From Ithaca and back again
Born and raised in Westbury, NY, Costich spent much of her childhood on a tree nursery. Her grandfather was the manager, her father became the sales director and eventually her sister also went into the horticulture business. While her experiences on the nursery contributed to an early interest in plants and ecology, the business aspect of the nursery eluded her. “I just can’t sell things. I’m terrible,” Costich says. “But I really do like to study them.”
This studiousness took her to Cornell University in Ithaca, NY, where she initially declared as a wildlife biology major. Her notion of what it meant to “study things” was influenced by her early heroes, primatologists and field biologists Dian Fossey and Jane Goodall. It involved travel. Fieldwork in faraway places. So, when the opportunity arose at the end of her sophomore year to travel to Kenya with Friends World College, Costich didn’t hesitate.
Costich eventually spent four years in Kenya, studying baboons. When she finally returned to Ithaca, she knew two things. Fieldwork was absolutely her thing, and she wanted to pursue a doctorate.
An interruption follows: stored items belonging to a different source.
===== src/rtl/core/epid_pkg.sv =====
// Shared types and constants for the encoder PID speed controller.
// Depends on nothing; every other file of the block imports it.
package epid_pkg;

    localparam int GAIN_FRAC_BITS = 8;
    localparam int SUM_WIDTH      = 24;

    localparam int ACTION_W  = 2;
    localparam int TARGET_W  = 16;
    localparam int GAIN_W    = 16;
    localparam int SCALE_W   = 8;
    localparam int COUNT_W   = 32;
    localparam int SPEED_W   = 15;
    localparam int ERR_W     = 16;
    localparam int DUTY_W    = 8;

    localparam int OPND_W  = (SUM_WIDTH > ERR_W + 2) ? SUM_WIDTH : ERR_W + 2;
    localparam int ACC_W   = OPND_W + GAIN_W + 2;
    localparam int DELTA_W = ACC_W - GAIN_FRAC_BITS;

    localparam int APB_ADDR_W = 4;
    localparam int APB_DATA_W = 32;
    localparam int REG_IDX_W  = 2;

    localparam logic [ACTION_W-1:0] ACT_PULSE = 2'd0;
    localparam logic [ACTION_W-1:0] ACT_TICK  = 2'd1;
    localparam logic [ACTION_W-1:0] ACT_CLEAR = 2'd2;

    localparam logic [REG_IDX_W-1:0] REG_PROP_GAIN   = 2'd0;
    localparam logic [REG_IDX_W-1:0] REG_INTEG_GAIN  = 2'd1;
    localparam logic [REG_IDX_W-1:0] REG_DERIV_GAIN  = 2'd2;
    localparam logic [REG_IDX_W-1:0] REG_SPEED_SCALE = 2'd3;

    localparam logic [SCALE_W-1:0] SCALE_RESET = 8'd1;
    localparam logic [SPEED_W-1:0] SPEED_MAX   = {SPEED_W{1'b1}};
    localparam logic [DUTY_W-1:0]  DUTY_MAX    = {DUTY_W{1'b1}};

    localparam logic [ACC_W-1:0] FRAC_MASK =
        ({{(ACC_W-1){1'b0}}, 1'b1} << GAIN_FRAC_BITS) - {{(ACC_W-1){1'b0}}, 1'b1};

    typedef struct packed {
        logic [GAIN_W-1:0]  prop_gain;
        logic [GAIN_W-1:0]  integ_gain;
        logic [GAIN_W-1:0]  deriv_gain;
        logic [SCALE_W-1:0] speed_scale;
    } epid_cfg_t;

    typedef struct packed {
        logic                    load;
        logic                    clear_acc;
        logic signed [ACC_W-1:0] operand;
        logic [GAIN_W-1:0]       multiplier;
    } epid_mac_cmd_t;

endpackage


===== src/rtl/core/epid_apb_regs.sv =====
// APB configuration registers: gains and speed scale.
// Depends on epid_pkg for the register map and the configuration struct.
module epid_apb_regs import epid_pkg::*;
(
    input  logic                  clk,
    input  logic                  rst_n,
    input  logic                  psel,
    input  logic                  penable,
    input  logic                  pwrite,
    input  logic [APB_ADDR_W-1:0] paddr,
    input  logic [APB_DATA_W-1:0] pwdata,
    output logic [APB_DATA_W-1:0] prdata,
    output logic                  pready,
    output epid_cfg_t             cfg
);

    epid_cfg_t              cfg_reg;
    logic [REG_IDX_W-1:0]   reg_idx;
    logic                   wr_en;

    assign pready  = 1'b1;
    assign reg_idx = paddr[APB_ADDR_W-1:2];
    assign wr_en   = psel && penable && pwrite && pready;
    assign cfg     = cfg_reg;

    always_ff @(posedge clk or negedge rst_n)
    begin
        if (!rst_n)
        begin
            cfg_reg.prop_gain   <= '0;
            cfg_reg.integ_gain  <= '0;
            cfg_reg.deriv_gain  <= '0;
            cfg_reg.speed_scale <= SCALE_RESET;
        end
        else if (wr_en)
        begin
            case (reg_idx)
                REG_PROP_GAIN:   cfg_reg.prop_gain   <= pwdata[GAIN_W-1:0];
                REG_INTEG_GAIN:  cfg_reg.integ_gain  <= pwdata[GAIN_W-1:0];
                REG_DERIV_GAIN:  cfg_reg.deriv_gain  <= pwdata[GAIN_W-1:0];
                REG_SPEED_SCALE: cfg_reg.speed_scale <= pwdata[SCALE_W-1:0];
                default:         cfg_reg.prop_gain   <= cfg_reg.prop_gain;
            endcase
        end
    end

    always_comb
    begin
        case (reg_idx)
            REG_PROP_GAIN:   prdata = {{(APB_DATA_W-GAIN_W){1'b0}}, cfg_reg.prop_gain};
            REG_INTEG_GAIN:  prdata = {{(APB_DATA_W-GAIN_W){1'b0}}, cfg_reg.integ_gain};
            REG_DERIV_GAIN:  prdata = {{(APB_DATA_W-GAIN_W){1'b0}}, cfg_reg.deriv_gain};
            REG_SPEED_SCALE: prdata = {{(APB_DATA_W-SCALE_W){1'b0}}, cfg_reg.speed_scale};
            default:         prdata = '0;
        endcase
    end

endmodule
A chance conversation with her housemates in her last semester led to a post-graduation fieldwork stint in the Brazilian Amazon under the supervision of the legendary tropical and conservation biologist, Thomas Lovejoy. But instead of a dissertation topic, she stumbled across a parasite, a case of leishmaniasis and the realization that the rainforest was not the work environment for her.
Unexpected influences and outcomes continued to mark Costich’s career throughout her graduate studies at the University of Iowa. She found her plant not in the field, but while reading a dusty review paper as an exchange student at the University of Wisconsin. Her study of Ecballium elaterium (a wild species in the Cucurbitaceae, or squash, family) did not take her back to the tropics — where most of her peers were working and where she expected to be headed as a grad student — but rather to Spain where, incidentally, she first learned Spanish.
Several years after defending, Costich landed a tenure-track position in the Biology Department at The College of New Jersey. She continued to publish on Ecballium elaterium. Her career appeared to be settling into a predictable, recognizable academic trajectory — one with no obvious intersection with CIMMYT.
Then Costich saw an ad in the Ecological Society of America bulletin for a managing editor position for all of the Society’s journals. Her husband, a fellow biology Ph.D., had been working as an academic journal editor for several years. When Costich saw the ad she immediately drove over to her husband’s office. “I slapped the thing on his desk and said, ‘Here’s your job!’” she recalls.
Costich was right. Soon after, she was on her way back to Ithaca — where the Society’s offices were located — with a family that now included three children. While it was the right move for her family, it came at the cost of her budding academic career. In Ithaca, she soon found herself stuck in the role of itinerant postdoc.
Denise Costich in Spain in 1986, doing fieldwork on Ecballium elaterium with her daughter Mara.
An amazing turn of events
Costich admits that, especially the beginning, the return to Ithaca was tough, even depressing. Her recollections of these years can sound a bit like a game of musical chairs played with research laboratories. As one post-doc or research project wound down, she’d find herself scanning the campus for her next perch. She became very adept at it. “In ten years, I never missed a paycheck,” Costich says.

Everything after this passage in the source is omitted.